┌──

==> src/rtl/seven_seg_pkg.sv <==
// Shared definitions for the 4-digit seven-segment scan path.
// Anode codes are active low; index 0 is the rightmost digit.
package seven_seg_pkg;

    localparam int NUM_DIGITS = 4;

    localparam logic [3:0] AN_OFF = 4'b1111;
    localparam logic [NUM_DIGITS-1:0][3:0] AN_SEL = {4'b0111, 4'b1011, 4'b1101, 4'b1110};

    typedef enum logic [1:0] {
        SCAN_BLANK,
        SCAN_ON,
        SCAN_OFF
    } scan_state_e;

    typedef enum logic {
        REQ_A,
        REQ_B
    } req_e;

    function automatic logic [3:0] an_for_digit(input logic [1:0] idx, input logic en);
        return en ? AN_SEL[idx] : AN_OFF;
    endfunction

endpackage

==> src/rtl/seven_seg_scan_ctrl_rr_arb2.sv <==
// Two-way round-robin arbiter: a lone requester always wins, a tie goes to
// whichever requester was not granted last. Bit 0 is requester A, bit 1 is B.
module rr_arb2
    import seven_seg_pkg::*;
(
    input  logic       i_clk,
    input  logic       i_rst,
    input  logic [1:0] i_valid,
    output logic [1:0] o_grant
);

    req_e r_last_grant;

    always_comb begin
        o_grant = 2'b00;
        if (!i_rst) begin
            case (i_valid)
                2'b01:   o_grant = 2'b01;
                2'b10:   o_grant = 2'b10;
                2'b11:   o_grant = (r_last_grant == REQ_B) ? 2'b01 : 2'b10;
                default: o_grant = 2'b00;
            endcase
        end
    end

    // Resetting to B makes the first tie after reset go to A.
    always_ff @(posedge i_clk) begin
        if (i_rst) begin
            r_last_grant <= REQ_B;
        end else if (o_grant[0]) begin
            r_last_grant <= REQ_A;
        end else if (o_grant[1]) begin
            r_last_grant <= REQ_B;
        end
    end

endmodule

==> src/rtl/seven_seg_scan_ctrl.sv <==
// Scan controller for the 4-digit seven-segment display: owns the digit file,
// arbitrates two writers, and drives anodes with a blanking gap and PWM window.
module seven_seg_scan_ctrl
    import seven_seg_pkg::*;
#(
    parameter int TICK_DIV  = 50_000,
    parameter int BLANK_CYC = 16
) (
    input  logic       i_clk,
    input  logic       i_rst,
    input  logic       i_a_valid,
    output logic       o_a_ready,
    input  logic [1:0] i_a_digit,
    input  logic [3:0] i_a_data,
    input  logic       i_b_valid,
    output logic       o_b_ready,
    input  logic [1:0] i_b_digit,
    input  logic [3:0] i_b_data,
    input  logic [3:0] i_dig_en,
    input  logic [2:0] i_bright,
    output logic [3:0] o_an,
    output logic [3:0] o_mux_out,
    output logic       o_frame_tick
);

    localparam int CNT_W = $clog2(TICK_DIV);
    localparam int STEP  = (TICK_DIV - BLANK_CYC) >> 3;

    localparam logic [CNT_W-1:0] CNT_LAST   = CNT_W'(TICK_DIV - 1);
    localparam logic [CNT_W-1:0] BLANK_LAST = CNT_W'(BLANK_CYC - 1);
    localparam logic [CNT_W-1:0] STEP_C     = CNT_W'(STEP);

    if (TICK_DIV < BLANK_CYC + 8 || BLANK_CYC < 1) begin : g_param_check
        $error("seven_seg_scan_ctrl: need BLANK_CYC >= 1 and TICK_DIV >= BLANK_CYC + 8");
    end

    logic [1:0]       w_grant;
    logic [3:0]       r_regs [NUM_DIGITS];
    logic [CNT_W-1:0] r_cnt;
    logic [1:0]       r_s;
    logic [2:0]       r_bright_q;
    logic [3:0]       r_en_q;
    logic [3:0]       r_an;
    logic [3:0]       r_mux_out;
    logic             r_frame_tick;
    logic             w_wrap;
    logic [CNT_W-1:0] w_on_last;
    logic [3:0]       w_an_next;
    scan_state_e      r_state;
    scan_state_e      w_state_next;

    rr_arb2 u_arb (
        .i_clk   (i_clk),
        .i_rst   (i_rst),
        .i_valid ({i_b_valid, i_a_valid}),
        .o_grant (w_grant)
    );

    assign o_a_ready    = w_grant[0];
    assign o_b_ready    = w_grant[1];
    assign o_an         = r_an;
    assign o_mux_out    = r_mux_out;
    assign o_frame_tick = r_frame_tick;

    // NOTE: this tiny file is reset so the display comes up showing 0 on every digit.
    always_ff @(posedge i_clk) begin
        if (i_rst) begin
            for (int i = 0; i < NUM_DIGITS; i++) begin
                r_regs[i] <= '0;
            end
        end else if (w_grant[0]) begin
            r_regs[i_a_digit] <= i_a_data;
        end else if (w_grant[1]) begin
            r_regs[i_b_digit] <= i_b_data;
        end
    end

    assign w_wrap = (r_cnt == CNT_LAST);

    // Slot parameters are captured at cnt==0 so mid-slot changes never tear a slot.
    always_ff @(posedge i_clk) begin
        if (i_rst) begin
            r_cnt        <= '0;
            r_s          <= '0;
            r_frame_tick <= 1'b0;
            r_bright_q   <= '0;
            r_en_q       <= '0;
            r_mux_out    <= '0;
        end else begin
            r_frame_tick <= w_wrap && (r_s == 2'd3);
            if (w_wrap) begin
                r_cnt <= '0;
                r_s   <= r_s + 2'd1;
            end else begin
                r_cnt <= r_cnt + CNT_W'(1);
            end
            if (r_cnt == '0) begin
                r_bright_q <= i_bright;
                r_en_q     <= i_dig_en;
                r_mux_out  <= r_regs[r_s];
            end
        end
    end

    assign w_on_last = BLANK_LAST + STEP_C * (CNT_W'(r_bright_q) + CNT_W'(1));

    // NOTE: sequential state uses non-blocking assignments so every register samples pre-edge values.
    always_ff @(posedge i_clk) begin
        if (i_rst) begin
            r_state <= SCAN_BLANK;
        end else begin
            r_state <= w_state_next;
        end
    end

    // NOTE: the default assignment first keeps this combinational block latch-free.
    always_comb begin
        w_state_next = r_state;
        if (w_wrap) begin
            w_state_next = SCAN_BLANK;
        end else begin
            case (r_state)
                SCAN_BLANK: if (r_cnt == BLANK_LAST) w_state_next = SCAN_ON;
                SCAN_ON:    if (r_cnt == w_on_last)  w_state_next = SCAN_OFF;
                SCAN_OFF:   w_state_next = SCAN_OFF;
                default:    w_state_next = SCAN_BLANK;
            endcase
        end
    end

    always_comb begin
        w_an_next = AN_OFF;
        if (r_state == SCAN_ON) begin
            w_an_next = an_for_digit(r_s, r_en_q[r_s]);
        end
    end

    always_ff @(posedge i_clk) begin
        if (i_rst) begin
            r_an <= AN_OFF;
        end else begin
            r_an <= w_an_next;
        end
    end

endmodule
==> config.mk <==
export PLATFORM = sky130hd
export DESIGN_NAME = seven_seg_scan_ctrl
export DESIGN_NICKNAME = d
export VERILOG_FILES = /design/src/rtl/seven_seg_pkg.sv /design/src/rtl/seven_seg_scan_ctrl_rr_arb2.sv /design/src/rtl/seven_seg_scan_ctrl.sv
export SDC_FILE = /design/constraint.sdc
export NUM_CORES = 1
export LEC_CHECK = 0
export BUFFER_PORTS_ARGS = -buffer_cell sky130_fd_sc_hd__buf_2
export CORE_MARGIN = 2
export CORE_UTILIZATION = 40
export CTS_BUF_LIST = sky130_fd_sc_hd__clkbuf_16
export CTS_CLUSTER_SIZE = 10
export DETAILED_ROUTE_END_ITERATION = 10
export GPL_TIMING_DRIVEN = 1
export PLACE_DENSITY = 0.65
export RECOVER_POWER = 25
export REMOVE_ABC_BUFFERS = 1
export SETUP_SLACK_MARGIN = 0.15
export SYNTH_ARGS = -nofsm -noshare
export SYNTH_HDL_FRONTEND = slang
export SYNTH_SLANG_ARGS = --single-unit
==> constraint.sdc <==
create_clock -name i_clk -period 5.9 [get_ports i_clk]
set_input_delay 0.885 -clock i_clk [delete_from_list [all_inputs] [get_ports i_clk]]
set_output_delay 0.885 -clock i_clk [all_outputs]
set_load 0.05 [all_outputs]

└──
┌──

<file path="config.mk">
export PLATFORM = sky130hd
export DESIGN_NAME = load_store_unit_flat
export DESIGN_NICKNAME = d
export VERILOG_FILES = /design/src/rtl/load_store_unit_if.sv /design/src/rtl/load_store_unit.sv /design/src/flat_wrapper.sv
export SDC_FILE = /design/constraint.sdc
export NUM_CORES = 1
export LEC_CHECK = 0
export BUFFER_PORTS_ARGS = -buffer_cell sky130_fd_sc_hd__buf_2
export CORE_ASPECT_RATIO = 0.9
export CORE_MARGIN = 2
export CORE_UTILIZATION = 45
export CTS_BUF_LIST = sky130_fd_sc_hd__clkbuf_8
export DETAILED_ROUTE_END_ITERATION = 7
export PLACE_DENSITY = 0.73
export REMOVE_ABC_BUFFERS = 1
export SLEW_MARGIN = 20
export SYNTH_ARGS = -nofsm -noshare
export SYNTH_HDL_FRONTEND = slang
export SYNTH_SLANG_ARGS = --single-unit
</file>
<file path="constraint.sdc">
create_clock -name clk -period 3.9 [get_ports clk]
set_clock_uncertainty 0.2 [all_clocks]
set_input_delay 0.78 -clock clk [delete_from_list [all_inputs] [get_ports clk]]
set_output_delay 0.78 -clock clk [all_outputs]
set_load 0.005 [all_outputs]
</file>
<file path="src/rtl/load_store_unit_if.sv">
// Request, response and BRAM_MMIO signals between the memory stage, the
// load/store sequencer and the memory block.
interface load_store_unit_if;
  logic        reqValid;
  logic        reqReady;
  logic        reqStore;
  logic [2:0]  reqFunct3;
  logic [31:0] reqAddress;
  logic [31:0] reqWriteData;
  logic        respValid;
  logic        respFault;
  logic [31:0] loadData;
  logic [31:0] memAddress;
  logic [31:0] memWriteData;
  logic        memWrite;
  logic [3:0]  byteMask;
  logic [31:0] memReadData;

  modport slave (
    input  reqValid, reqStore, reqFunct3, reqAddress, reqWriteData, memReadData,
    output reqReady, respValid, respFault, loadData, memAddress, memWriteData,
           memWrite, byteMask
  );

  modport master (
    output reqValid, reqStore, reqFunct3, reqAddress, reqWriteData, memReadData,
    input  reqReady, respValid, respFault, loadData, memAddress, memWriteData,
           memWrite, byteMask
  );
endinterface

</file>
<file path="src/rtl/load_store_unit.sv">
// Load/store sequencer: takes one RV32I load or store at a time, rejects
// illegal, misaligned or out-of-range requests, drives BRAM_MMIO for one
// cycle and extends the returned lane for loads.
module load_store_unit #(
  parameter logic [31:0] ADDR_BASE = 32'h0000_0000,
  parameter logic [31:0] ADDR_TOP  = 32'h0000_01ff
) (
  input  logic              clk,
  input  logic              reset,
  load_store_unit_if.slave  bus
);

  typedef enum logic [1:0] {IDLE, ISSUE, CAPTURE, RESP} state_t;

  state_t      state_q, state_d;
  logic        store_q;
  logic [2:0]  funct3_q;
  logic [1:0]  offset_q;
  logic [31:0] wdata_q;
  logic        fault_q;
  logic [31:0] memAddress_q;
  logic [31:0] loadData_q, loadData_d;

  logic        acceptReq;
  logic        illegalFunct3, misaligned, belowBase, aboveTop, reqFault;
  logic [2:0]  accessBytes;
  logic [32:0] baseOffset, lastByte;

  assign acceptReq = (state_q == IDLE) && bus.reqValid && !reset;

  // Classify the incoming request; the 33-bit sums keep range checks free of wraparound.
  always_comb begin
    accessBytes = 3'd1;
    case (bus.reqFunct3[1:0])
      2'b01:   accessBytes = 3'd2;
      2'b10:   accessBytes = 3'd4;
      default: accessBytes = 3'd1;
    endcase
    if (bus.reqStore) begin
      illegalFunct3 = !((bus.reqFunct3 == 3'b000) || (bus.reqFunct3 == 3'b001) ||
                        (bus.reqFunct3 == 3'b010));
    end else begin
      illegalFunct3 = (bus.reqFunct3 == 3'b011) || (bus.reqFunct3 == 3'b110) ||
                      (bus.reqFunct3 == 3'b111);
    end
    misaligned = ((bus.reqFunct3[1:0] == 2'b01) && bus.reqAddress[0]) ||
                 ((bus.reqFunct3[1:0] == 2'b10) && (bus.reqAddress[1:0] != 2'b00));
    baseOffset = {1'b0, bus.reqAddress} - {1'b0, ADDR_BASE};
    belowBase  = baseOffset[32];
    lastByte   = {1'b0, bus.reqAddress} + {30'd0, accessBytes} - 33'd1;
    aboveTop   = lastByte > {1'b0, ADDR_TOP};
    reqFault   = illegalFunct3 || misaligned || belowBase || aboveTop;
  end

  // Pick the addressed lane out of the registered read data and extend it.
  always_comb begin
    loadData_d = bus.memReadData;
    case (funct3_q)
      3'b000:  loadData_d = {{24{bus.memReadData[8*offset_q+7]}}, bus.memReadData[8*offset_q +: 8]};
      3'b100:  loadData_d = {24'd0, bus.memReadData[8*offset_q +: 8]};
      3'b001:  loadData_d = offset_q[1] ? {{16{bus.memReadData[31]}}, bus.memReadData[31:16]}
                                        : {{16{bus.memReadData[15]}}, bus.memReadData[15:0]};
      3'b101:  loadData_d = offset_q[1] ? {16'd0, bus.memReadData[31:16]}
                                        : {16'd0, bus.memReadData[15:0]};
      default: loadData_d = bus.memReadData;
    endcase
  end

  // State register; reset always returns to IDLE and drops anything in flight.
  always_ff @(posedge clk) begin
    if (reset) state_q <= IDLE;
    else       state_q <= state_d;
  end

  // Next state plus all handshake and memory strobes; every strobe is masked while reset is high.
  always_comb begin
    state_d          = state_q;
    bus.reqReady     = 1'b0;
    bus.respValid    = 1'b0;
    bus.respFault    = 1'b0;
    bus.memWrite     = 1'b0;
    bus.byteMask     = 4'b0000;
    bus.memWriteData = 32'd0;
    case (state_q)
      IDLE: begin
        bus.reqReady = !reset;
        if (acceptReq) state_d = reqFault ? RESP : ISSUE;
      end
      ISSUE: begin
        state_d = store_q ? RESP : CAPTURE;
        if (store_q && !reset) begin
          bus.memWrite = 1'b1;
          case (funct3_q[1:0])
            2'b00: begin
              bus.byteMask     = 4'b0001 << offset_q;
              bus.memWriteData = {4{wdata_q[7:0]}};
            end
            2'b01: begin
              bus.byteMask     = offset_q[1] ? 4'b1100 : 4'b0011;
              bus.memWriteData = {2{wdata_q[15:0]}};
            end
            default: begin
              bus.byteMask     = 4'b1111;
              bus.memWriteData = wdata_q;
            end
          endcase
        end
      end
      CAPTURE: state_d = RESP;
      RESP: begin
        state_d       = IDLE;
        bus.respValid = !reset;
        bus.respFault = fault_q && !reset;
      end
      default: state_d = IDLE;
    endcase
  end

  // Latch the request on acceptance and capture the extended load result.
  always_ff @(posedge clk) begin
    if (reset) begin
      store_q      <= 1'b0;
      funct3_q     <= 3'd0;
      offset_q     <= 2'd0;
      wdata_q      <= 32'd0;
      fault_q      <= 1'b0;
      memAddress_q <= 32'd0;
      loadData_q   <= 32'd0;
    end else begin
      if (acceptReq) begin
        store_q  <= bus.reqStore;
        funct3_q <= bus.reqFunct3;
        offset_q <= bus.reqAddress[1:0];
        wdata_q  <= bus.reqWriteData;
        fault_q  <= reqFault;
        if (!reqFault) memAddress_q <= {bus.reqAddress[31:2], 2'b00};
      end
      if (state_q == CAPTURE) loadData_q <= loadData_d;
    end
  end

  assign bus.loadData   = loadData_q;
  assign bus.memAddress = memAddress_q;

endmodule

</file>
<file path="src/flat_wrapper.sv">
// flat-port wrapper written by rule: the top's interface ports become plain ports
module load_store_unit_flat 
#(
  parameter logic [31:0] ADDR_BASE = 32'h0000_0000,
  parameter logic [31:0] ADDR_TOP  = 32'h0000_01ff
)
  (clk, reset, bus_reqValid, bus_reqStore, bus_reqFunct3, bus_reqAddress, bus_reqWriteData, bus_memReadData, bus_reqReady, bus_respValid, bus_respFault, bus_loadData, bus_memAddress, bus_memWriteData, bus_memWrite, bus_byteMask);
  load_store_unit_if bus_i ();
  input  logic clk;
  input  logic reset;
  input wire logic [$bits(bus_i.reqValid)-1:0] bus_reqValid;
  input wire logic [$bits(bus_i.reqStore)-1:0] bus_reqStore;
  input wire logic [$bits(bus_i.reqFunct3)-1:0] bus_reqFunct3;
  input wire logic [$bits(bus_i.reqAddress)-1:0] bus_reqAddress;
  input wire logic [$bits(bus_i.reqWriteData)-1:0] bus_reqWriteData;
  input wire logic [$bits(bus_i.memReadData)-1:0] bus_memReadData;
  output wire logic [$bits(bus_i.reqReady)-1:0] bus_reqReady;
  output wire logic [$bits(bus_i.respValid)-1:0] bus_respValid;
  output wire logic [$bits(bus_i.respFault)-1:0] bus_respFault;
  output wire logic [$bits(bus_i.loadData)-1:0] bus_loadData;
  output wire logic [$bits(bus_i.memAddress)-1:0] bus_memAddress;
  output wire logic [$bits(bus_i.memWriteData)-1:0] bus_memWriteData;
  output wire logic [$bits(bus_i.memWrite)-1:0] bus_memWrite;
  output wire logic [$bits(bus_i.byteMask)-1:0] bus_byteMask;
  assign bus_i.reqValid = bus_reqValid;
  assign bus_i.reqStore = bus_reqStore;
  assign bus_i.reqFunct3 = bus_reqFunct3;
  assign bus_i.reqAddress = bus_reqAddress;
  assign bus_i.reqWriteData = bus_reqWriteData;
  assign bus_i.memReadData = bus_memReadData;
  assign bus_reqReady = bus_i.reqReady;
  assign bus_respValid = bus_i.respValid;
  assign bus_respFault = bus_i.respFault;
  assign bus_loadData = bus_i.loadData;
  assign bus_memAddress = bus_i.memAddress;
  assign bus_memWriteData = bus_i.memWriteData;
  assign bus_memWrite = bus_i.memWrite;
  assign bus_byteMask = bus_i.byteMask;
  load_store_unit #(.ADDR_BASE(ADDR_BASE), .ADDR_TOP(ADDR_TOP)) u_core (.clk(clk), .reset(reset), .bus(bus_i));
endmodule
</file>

└──
┌──

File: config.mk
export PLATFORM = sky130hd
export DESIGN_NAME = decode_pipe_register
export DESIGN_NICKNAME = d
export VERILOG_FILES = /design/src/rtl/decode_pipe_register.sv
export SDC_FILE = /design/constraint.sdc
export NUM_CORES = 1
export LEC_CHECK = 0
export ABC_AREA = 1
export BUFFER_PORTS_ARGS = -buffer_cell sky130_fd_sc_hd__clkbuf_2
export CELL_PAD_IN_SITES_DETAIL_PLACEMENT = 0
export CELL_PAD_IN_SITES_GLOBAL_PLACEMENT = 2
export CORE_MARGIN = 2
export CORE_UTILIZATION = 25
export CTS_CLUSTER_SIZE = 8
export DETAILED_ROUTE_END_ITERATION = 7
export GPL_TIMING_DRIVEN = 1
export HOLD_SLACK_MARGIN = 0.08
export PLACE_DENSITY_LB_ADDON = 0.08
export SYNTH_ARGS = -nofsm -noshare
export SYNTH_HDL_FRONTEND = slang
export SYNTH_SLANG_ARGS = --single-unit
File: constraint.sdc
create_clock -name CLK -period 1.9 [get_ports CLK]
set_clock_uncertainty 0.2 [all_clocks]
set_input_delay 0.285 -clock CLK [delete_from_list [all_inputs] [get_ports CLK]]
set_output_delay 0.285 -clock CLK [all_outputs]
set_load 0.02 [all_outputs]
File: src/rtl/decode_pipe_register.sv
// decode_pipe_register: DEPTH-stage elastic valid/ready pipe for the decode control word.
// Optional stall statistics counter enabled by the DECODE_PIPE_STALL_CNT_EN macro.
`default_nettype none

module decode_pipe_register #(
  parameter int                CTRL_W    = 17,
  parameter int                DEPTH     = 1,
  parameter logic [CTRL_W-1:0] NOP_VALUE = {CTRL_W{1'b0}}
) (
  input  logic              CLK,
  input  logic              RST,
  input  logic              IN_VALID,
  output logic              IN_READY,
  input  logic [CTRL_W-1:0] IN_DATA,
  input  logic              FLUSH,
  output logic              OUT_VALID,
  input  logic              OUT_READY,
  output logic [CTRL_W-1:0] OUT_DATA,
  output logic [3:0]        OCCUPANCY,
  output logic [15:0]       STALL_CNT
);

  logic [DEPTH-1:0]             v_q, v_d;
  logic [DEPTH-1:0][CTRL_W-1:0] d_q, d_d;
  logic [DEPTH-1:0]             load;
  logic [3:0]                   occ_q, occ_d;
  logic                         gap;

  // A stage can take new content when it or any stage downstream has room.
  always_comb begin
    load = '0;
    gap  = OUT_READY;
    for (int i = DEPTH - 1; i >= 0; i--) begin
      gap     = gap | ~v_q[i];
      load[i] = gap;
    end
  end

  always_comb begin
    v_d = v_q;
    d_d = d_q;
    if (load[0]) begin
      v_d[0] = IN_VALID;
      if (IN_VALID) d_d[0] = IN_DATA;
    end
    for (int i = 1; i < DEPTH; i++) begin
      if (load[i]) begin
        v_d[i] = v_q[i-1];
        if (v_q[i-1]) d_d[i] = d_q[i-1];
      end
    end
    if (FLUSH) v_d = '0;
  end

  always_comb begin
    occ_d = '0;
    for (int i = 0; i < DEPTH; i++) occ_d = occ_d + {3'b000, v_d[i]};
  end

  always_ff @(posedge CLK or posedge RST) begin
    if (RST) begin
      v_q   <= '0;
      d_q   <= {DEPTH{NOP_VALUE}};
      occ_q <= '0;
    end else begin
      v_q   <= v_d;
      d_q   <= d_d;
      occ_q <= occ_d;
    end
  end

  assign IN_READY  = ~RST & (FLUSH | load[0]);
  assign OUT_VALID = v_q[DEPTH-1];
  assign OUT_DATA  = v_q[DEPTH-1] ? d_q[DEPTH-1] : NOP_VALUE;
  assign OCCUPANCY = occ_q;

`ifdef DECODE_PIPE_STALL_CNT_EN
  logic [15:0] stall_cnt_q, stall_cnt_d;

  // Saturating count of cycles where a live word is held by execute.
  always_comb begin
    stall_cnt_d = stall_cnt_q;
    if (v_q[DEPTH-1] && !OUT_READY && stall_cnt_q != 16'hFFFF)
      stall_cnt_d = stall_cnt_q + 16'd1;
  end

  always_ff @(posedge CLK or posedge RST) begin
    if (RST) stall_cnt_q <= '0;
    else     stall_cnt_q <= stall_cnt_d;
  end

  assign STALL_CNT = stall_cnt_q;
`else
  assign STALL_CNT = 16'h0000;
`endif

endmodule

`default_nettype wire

└──

#### [ASSIGNED TASK]
Whenever the word "segment" shows up in a line of the entries, list that line.

#### [COMPLETED TASK]
// Shared definitions for the 4-digit seven-segment scan path.
// Scan controller for the 4-digit seven-segment display: owns the digit file,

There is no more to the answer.